In your code snippet you are loading the entire tensor in the __init__ method which explains the high memory usage. You could try to store the tensor as a numpy array and use mmap to load chunks of the data.

goodboy-hub · February 21, 2023, 2:03am

I am confused that loading the dataset in getitem weather would load the whole dataset in memory?

Xuhui_Zhou · February 21, 2023, 2:37pm

Hi ptrblck,

Thanks for your reply! I’ll try this method.

aisven · March 18, 2023, 1:33am

Hi,

I find this thread very interesting.

I am too searching for a way to lazily load data in chunks or batches from 1 large CSV file (the file is too large to fit into memory of the particular device).
Moreover, thereby I am also searching for a way to somehow randomly split this data into X_train, X_valid, X_test, y_train, y_valid, y_test for training, validation, testing, respectively.

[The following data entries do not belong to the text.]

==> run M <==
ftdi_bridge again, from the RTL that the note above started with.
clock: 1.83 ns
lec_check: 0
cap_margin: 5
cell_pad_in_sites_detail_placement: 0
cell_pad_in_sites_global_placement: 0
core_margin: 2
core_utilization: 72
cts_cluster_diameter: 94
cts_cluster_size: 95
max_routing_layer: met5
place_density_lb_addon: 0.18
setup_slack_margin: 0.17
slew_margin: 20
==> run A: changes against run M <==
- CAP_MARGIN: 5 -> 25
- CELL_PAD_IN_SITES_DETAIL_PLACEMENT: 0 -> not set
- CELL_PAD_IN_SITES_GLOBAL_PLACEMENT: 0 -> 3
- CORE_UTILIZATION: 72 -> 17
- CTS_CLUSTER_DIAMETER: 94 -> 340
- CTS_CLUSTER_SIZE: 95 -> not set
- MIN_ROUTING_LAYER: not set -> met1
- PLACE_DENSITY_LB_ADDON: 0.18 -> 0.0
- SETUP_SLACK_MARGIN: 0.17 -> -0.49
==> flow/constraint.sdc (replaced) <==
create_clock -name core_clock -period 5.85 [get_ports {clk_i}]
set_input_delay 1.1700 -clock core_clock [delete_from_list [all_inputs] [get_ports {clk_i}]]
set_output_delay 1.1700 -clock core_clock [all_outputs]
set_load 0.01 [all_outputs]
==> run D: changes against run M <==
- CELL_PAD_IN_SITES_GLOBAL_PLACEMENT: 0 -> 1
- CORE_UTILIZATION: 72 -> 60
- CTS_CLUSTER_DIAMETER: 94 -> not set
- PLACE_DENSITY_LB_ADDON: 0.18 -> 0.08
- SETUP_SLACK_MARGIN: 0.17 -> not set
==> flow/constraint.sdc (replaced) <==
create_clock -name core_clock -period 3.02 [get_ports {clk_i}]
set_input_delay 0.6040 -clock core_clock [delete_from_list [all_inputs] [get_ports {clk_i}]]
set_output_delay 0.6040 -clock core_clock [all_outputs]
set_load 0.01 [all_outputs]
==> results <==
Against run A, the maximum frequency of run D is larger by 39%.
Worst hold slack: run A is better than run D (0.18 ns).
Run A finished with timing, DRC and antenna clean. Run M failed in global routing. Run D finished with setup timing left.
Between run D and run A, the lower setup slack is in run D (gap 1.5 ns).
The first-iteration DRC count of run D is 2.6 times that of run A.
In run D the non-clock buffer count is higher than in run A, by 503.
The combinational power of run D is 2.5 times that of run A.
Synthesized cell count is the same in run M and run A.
north:
Design Final_Project, start of the top module:
module Final_Project(reset,sw1,sw2,sw3,sw4,FPGA_clk,dot_row,dot0_col,dot1_col,
							out1, out2, out3, out4, out5, out6);
input FPGA_clk;	 
input reset, sw1, sw2, sw3, sw4; 
output [7:0]dot_row, dot0_col, dot1_col;
output [6:0]out1, out2, out3, out4, out5, out6;
reg [3:0]x;	 
reg move_x;	 
reg [1:0]move_y;	 
reg [2:0]y;	 
reg [1:0]gamestate;	 
reg [6:0]timecount;  
reg [6:0]lscore, rscore;
reg [3:0]x_q;
reg [2:0]y_q;
reg [1:0]gamestate_q;
reg [6:0]lscore_q, rscore_q;
wire [7:0]my_plate, enemy_plate; 
wire ballclk;
wire plateclk;
wire timeclk;
wire refreshclk;	
wire dotmatrixclk;
wire goalclk;
wire [7:0]dot_row, dot0_col, dot1_col;
wire [6:0]out1, out2, out3, out4, out5, out6;
dotmatrix DOT(.clk(FPGA_clk), .reset(reset), .en(dotmatrixclk), .gamestate(gamestate_q), .dot_row(dot_row), 
				  .dot0_col(dot0_col), .dot1_col(dot1_col), .my_plate(my_plate),
				  .rscore(rscore_q), .lscore(lscore_q),
				  .enemy_plate(enemy_plate), .x(x_q), .y(y_q));
plate PLA (.reset(reset), .clk(FPGA_clk), .en(plateclk), .sw1(sw1), .sw2(sw2), .sw3(sw3), .sw4(sw4), 
			  .nextleftpos(my_plate), .nextrightpos(enemy_plate));
sevendisplay SEV(.lscore(lscore), .rscore(rscore), .timecount(timecount),
					  .out1(out1), .out2(out2), .out3(out3), .out4(out4),
					  .out5(out5), .out6(out6));
clock CLK(.clk(FPGA_clk), .reset(reset), .ballclk(ballclk), .plateclk(plateclk),
			 .timeclk(timeclk), .refreshclk(refreshclk), .dotmatrixclk(dotmatrixclk),.goalclk(goalclk));	
	always@(posedge FPGA_clk) 	 
	begin						 
		if(!reset)				 
		begin
			timecount = 7'd5;
			move_x = 1'b1;
			move_y = 2'd2;
			x = 4'd14;
			y = 3'd3;
			lscore = 0;
			rscore = 0;
			gamestate = 2'd0;
		end
		else						 
		begin					 
			if(gamestate == 2'd0)	
			begin
				if(timeclk)
				begin
					if(timecount == 7'd0)
					begin
						timecount = 7'd99; 
						gamestate = 2'd1;
					end
					else
					begin
						if(timeclk)
						begin	
							timecount = timecount - 7'd1;
						end
						else
							timecount = timecount;
					end	
				end
				else
				begin
					timecount = timecount;
				end
			end
			else if(gamestate == 2'd1)	
			begin	
				if(timeclk)
				begin
					if(timecount == 7'd0)
							gamestate = 2'd2;
					else
					begin
  ...
make LEC_CHECK=0 CAP_MARGIN=20 CORE_MARGIN=2 CORE_UTILIZATION=42 CTS_CLUSTER_DIAMETER=210 GPL_TIMING_DRIVEN=0 MAX_ROUTING_LAYER=met4 PLACE_DENSITY_LB_ADDON=0.02 SLEW_MARGIN=20 TNS_END_PERCENT=80 finish   # period 6.01 ns
run.sh (not shown) runs the stock make flow with config.mk's settings and CLKGATE_MAP_FILE=.
north ran to completion and came out clean on the timing, design-rule and antenna checks.
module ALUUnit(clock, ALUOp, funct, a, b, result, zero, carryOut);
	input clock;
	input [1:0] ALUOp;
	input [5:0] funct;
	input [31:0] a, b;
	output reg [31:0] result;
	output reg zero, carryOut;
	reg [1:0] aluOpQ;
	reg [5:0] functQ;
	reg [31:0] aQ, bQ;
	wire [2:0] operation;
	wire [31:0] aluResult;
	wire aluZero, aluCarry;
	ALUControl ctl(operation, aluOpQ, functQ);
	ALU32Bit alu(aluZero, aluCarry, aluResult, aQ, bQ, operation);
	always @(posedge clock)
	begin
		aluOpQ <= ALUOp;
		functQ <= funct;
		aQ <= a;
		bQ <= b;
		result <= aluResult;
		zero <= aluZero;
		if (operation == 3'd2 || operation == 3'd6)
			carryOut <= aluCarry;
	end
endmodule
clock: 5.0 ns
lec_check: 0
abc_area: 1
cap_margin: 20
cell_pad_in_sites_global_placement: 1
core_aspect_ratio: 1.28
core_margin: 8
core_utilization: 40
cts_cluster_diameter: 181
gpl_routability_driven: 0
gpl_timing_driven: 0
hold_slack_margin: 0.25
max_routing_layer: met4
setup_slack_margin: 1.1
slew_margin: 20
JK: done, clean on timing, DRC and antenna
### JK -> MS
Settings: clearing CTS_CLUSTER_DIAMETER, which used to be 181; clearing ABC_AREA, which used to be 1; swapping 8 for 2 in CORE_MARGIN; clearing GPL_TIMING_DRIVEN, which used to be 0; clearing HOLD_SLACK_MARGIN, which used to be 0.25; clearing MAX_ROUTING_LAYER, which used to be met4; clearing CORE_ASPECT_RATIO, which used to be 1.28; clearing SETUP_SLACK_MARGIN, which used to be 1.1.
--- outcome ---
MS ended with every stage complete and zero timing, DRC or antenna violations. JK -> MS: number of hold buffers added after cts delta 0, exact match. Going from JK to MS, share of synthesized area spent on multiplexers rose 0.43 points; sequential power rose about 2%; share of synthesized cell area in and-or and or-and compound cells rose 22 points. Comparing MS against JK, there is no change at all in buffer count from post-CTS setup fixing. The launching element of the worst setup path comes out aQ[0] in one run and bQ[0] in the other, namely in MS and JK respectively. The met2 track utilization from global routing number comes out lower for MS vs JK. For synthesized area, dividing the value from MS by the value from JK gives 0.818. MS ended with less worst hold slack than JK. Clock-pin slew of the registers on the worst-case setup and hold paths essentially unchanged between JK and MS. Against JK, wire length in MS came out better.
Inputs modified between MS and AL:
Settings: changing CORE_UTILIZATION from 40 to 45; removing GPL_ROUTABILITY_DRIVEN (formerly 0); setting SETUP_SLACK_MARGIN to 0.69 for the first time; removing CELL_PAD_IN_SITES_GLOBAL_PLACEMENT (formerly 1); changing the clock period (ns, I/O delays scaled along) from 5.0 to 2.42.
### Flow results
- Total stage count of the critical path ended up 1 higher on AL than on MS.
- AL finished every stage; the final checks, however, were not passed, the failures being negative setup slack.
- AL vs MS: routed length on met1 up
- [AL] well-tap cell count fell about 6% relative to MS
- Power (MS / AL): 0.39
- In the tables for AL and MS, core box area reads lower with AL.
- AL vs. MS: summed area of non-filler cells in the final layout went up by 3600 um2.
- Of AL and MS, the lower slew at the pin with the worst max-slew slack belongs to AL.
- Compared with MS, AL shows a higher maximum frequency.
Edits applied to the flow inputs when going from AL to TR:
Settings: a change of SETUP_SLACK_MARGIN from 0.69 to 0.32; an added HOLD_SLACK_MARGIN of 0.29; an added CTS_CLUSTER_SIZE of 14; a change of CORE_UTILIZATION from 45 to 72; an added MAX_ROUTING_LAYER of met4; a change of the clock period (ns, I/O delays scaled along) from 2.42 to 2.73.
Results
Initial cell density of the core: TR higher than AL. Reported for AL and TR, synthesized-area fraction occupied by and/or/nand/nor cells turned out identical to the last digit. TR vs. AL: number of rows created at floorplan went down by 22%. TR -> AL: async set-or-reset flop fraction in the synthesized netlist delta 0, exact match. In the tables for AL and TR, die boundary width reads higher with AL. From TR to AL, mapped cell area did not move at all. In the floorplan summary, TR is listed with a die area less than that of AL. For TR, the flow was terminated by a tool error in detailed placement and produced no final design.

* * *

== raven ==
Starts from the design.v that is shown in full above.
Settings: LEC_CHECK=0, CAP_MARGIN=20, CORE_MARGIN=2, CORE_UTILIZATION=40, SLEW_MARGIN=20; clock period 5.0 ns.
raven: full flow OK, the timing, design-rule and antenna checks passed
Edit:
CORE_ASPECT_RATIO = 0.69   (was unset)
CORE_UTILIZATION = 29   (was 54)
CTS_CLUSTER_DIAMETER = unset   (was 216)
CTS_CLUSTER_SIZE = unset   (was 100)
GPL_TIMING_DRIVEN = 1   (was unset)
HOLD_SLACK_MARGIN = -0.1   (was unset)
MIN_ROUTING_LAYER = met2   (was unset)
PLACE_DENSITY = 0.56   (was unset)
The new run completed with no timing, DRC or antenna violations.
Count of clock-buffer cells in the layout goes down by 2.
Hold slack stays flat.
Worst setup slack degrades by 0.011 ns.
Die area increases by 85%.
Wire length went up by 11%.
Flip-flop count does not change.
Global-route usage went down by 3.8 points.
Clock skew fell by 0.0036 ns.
==> flow/design.v (excerpt) <==
module ConvEngine (
    input         clk,
    input         rst,
    input  [31:0] DMAport,        
    input         acc_enable,     
    input         acc_clear,      
    output [31:0] result          
);
Settings: LEC_CHECK=0, ABC_AREA=1, CAP_MARGIN=20, CORE_MARGIN=2, CORE_UTILIZATION=60, CTS_CLUSTER_DIAMETER=371, CTS_CLUSTER_SIZE=100, SLEW_MARGIN=20; clock period 4.71 ns.
run.sh (not shown) runs the stock make flow with config.mk's settings and CLKGATE_MAP_FILE=.
The starting point ran to the end with violations: negative setup slack.
Edit:
--- a/flow/config.mk
+++ b/flow/config.mk
@@ -7,8 +7,5 @@
 export LEC_CHECK = 0
-export ABC_AREA = 1
 export CAP_MARGIN = 20
 export CORE_MARGIN = 2
-export CORE_UTILIZATION = 60
-export CTS_CLUSTER_DIAMETER = 371
-export CTS_CLUSTER_SIZE = 100
+export CORE_UTILIZATION = 40
 export SLEW_MARGIN = 20
==> flow/constraint.sdc (replaced) <==
create_clock -name core_clock -period 9.49 [get_ports {clk}]
set_input_delay 1.8980 -clock core_clock [delete_from_list [all_inputs] [get_ports {clk}]]
set_output_delay 1.8980 -clock core_clock [all_outputs]
set_load 0.01 [all_outputs]
After rerunning: The changed run produced a clean layout. Setup slack gets better by 3600 ps. Area after synthesis went down by a few percent. Synthesized cell count drops by about a fifth. Non-clock buffer count fell by 450.
Design cordic, start of the top module:
module cordic(clk, angle, sine, cosine);
  input clk;
  input signed [31:0] angle;  
  output signed [15:0] sine;  
  output signed [15:0] cosine;
  reg signed [15:0] x [0:12];
  reg signed [15:0] y [0:12];
  reg signed [31:0] z [0:12];
  parameter scaling_factor = 19896;  
  wire [1:0] sector;
  assign sector = angle[31:30];
  assign sine = y[12];
  assign cosine = x[12];
  wire signed [31:0] theta [0:12];
  assign theta [ 0] = 'h20000000;   
  assign theta [ 1] = 'h12E4051D;   
  assign theta [ 2] = 'h9FB385B;    
  assign theta [ 3] = 'h51111D4;    
  assign theta [ 4] = 'h28B0D43;    
  assign theta [ 5] = 'h145D7E1;    
  assign theta [ 6] = 'hA2F61E;     
  assign theta [ 7] = 'h517C55;     
  assign theta [ 8] = 'h28BE53;     
  assign theta [ 9] = 'h145F2E;     
  assign theta [10] = 'hA2F98;      
  assign theta [11] = 'h517CC;      
  assign theta [12] = 'h28BE6;      
  always @(posedge clk)
  begin 
    if (sector == 2'b00) begin
	  x[0] <= scaling_factor;
      y[0] <= 0;
      z[0] <= angle;      
    end
    else if  (sector == 2'b11) begin
	  x[0] <= scaling_factor;
      y[0] <= 0;
      z[0] <= angle;      
    end      
    else if (sector == 2'b01) begin
      x[0] <= -0;
      y[0] <= scaling_factor;
      z[0] <= {2'b00,angle[29:0]};      
    end
    else if (sector == 2'b10) begin
      x[0] <= 0;
      y[0] <= -scaling_factor;
      z[0] <= {2'b11,angle[29:0]};
    end
  end
  genvar i;
  generate
    for (i=0; i<13; i=i+1)
      begin
        wire sgn; 
	assign sgn = z[i][31];  
	wire signed [15:0] xnew, ynew;
        assign xnew = x[i] >>> i;  
        assign ynew = y[i] >>> i;
        always @(posedge clk)
          begin
            if (sgn==1)
              begin
                x[i+1] <= x[i]+ynew;
                y[i+1] <= y[i]-xnew;
                z[i+1] <= z[i]+theta[i];
              end
            else
              begin
  ...
Size in the first run: about 5200 cells after synthesis, roughly 65 I/O pins, about 47000 um^2 of cells after synthesis.
Settings: LEC_CHECK=0, CAP_MARGIN=20, CORE_ASPECT_RATIO=0.88, CORE_MARGIN=2, CORE_UTILIZATION=58, CTS_CLUSTER_SIZE=57, GPL_ROUTABILITY_DRIVEN=1, SLEW_MARGIN=40; clock period 4.74 ns.
run.sh (not shown) runs the stock make flow with config.mk's settings and CLKGATE_MAP_FILE=.
Rerun with:
- CORE_ASPECT_RATIO: 0.88 -> default
- CORE_UTILIZATION: 58 -> 40
- CTS_CLUSTER_SIZE: 57 -> default
- GPL_ROUTABILITY_DRIVEN: 1 -> default
- SLEW_MARGIN: 40 -> 20
- clock period: 4.74 -> 3.5 ns (I/O delays scaled with it)
The changed run ran to the end with no violations. Via count is about the same. Clock skew came out higher by 0.013 ns. Design area came out higher by 3.7%. Global-route usage came out lower by 7.3 points. Synthesized cell count does not change. Routed wire length came out lower by about 0.8%. Worst setup slack got worse by 0.74 ns.
Rerun with:
- ABC_AREA: default -> 1
- CORE_UTILIZATION: 40 -> 72
- CTS_CLUSTER_SIZE: default -> 10
- PLACE_DENSITY: default -> 0.42
- clock period: 3.5 -> 2.59 ns (I/O delays scaled with it)
The new run produced a layout that fails on negative setup slack.
Register-to-register slack loses 0.19 ns.
Final area rose by 25%.
Utilization rose by 35 points.
Critical path depth rose by 2.
Routed wire length rose by 78%.
Rerun with:
- ABC_AREA: 1 -> default
- CORE_UTILIZATION: 72 -> 60
- CTS_CLUSTER_SIZE: 10 -> 98
- PLACE_DENSITY: 0.42 -> default
- clock period: 2.59 -> 2.78 ns (I/O delays scaled with it)
After rerunning: The changed run finished but failed the layout checks on negative setup slack; cell area drops slightly; die area drops by a few percent; wire length drops by a quarter to a third; worst setup slack is worse by 0.32 ns; final cell count drops by a quarter to a third; non-clock buffer count climbs by 1075; via count drops by a quarter to a third.
Rerun with:
- CORE_UTILIZATION: 60 -> 72
- CTS_CLUSTER_DIAMETER: default -> 147
- CTS_CLUSTER_SIZE: 98 -> default
- SETUP_SLACK_MARGIN: default -> 0.49
- clock period: 2.78 -> 3.43 ns (I/O delays scaled with it)
Outcome: The new run finished but failed the layout checks on negative setup slack; die size is lower by 16%; routed wire length rose by 21%; hold slack stays flat; synthesized area stays the same; synthesized cell count is unchanged; count of clock-buffer cells in the layout climbs by 5; worst setup slack improves by 0.29 ns; via count increases by 4.6%; global-route usage is higher by 4.3 points.


cordic again, from the RTL that the note above started with.
clock: 2.99 ns
lec_check: 0
cap_margin: 20
core_margin: 2
core_utilization: 72
cts_cluster_size: 43
gpl_routability_driven: 1
place_density: 0.64
setup_slack_margin: 0.8
slew_margin: 40
The starting point ended with an error in global routing, error DPL-0038.
Next try:
CAP_MARGIN = 5   (was 20)
CTS_CLUSTER_DIAMETER = 147   (was unset)
CTS_CLUSTER_SIZE = unset   (was 43)
GPL_ROUTABILITY_DRIVEN = unset   (was 1)
PLACE_DENSITY = 0.63   (was 0.64)
SETUP_SLACK_MARGIN = 0.49   (was 0.8)
SLEW_MARGIN = 20   (was 40)
clock period = 3.43 ns   (was 2.99 ns; I/O delays follow)
=> The new run completed and failed the layout checks on negative setup slack; synthesized area does not change; die area does not change; synthesized cell count does not change.
Next try:
CAP_MARGIN = 20   (was 5)
CORE_UTILIZATION = 57   (was 72)
CTS_CLUSTER_DIAMETER = unset   (was 147)
PLACE_DENSITY = unset   (was 0.63)
SETUP_SLACK_MARGIN = 0.72   (was 0.49)
clock period = 2.61 ns   (was 3.43 ns; I/O delays follow)
The changed run ran to the end with violations: negative setup slack.
Count of clock-buffer cells in the layout climbs by 4.
Global-route usage went down by 5.2 points.
Wire length fell by 15%.
Maximum frequency grows by about 13%.
Next try:
ABC_AREA = 1   (was unset)
CORE_UTILIZATION = 40   (was 57)
CTS_CLUSTER_SIZE = 10   (was unset)
PLACE_DENSITY_LB_ADDON = 0.12   (was unset)
SETUP_SLACK_MARGIN = 0.93   (was 0.72)
TNS_END_PERCENT = 30   (was unset)
clock period = 3.5 ns   (was 2.61 ns; I/O delays follow)
After rerunning: The changed run went through all stages and came out clean; via count goes up by 29%; setup slack gains 1.4 ns; non-clock buffer count fell by 1449; hold slack stays flat; final area came out lower by 2.6%; utilization falls by 40 points; first-iteration DRC count climbs by 60%.
==> inputs of run a <==
==> flow/design.v <==
`timescale 1ns / 1ps
module logical(
input [15:0] a,b,
input [3*8:0] sel,
output reg [15:0] x
    );
 always@(*)
begin
    case(sel)
    "~": 
            x=~a;
    "|": 
            x=a|b;
    "&": 
            x=a&b;
    "~&": 
            x=~(a&b);
    "~|": 
            x=~(a|b);
    "^": 
            x=a^b;
    "~^": 
            x=~(a^b);
    "<<": 
            x=a<<1;
    ">>": 
            x=a>>1;
    "asl": 
            x={a[14:0],1'b0};
    "asr": 
            x={a[15],a[15:1]};
    "rol": 
            x={a[14:0],a[15]};
    "ror": 
            x={a[0],a[15:1]};  
    "cmp": 
            if(a>b)
                x=1;
             else if(a<b)
                x=16'hffff;
             else
                x=0;  
     default:
            x=0;
     endcase
end
endmodule
`timescale 1ns / 1ps
module arithmetic(
input [15:0] A,
input [15:0] B,
input [8:0] sel,
output reg [15:0] Sum,
output reg Cout
    );
wire [15:0] B_comp;
twos_comp TC(B,B_comp);
reg [15:0] b;
wire [15:0] S1;
wire c1;
adder A1( A, b, S1, c1);
always @(*)
case(sel)
"+" : begin
        b = B;
        Sum = S1;
        Cout = c1;
      end
"-" : begin
        b = B_comp;
        Sum = S1;
        Cout = 0;
      end       
default : begin
        b = B;
        Sum = 0;
        Cout = 0;
        end       
endcase 
endmodule
module adder(
input [15:0] A,
input [15:0] B,
output [15:0] Sum,
output Cout
    );
wire [2:0] cout_cla;
wire Cin;
assign Cin = 0;
carry_look_ahead CLA1(A[3:0],B[3:0], Cin, cout_cla[0]);
carry_look_ahead CLA2(A[7:4],B[7:4], cout_cla[0], cout_cla[1]);
carry_look_ahead CLA3(A[11:8],B[11:8], cout_cla[1], cout_cla[2] );  
carry_look_ahead CLA4(A[15:12],B[15:12], cout_cla[2], Cout );
ripple_carry_adder RCA1(A[3:0], B[3:0], Cin, Sum[3:0]);
ripple_carry_adder RCA2(A[7:4], B[7:4],cout_cla[0], Sum[7:4]);
ripple_carry_adder RCA3(A[11:8], B[11:8], cout_cla[1], Sum[11:8]);
ripple_carry_adder RCA4(A[15:12], B[15:12], cout_cla[2], Sum[15:12]);  
endmodule
module full_adder(
input a, b, cin,
output sum, cout
);
    assign sum = a ^ b ^ cin;
    assign cout = (a & b) | (b & cin) | (cin & a);
endmodule
module ripple_carry_adder(
    input [3:0] a, b,
    input cin,
    output [3:0] sum
);
    wire [3:0] c;
    full_adder FA1(a[0], b[0], cin, sum[0], c[0]);
    full_adder FA2(a[1], b[1], c[0], sum[1], c[1]);
    full_adder FA3(a[2], b[2], c[1], sum[2], c[2]);
    full_adder FA4(a[3], b[3], c[2], sum[3], c[3]);
endmodule
module carry_look_ahead(
input [3:0]a,b,
input Cin,
output Cout1);
wire [3:0]p,g;
assign p = a^b;
assign g = a&b;
assign Cout1 =  g[3] | (p[3] & g[2]) | (p[3] & p[2] & g[1]) | (p[3] & p[2] & p[1] & g[0]) | (p[3] & p[2] & p[1] & p[0] & Cin);
endmodule
module twos_comp(
input [15:0]B,
output [15:0]B_comp
);
assign B_comp = ~B + 1'b1;
endmodule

2.1 However, the requirement of having validation data is optional, I would already be happy to have a split into just training and test data.

The problem is a classification with 1 target column and c target classes.

Vague ideas are currently to somehow use Dataset and DataLoader. Perhaps somehow using pre-computed indices, or splitting chunks or batches on the fly, or whatever solution might be available.

During my little journey I came by utils.data.random_split and Subset and ChunkDataset. However, so far, I could not figure out how to fulfill the above stated requirements in a pure PyTorch way.

As of today, maybe still in the works, is there a straight-forward way to do the above outlined things (1. with 2. and optionally with 2.1) purely with PyTorch, i.e. without integrating pandas or some self-written C++ code or something like that?

Any further ideas and of course also a comprehensive answer or a hint towards the most modern solution would be greatly appreciated.

Thanks

harpone · April 5, 2023, 8:00pm

You could try to save the csv data as a numpy memmap. Works quite well for language models. Another great alternative is to save it on disk as e.g. chunked zarr array (or use tensorstore). Should be really fast to read with multiple processes since in practice it’s just a bunch of different files.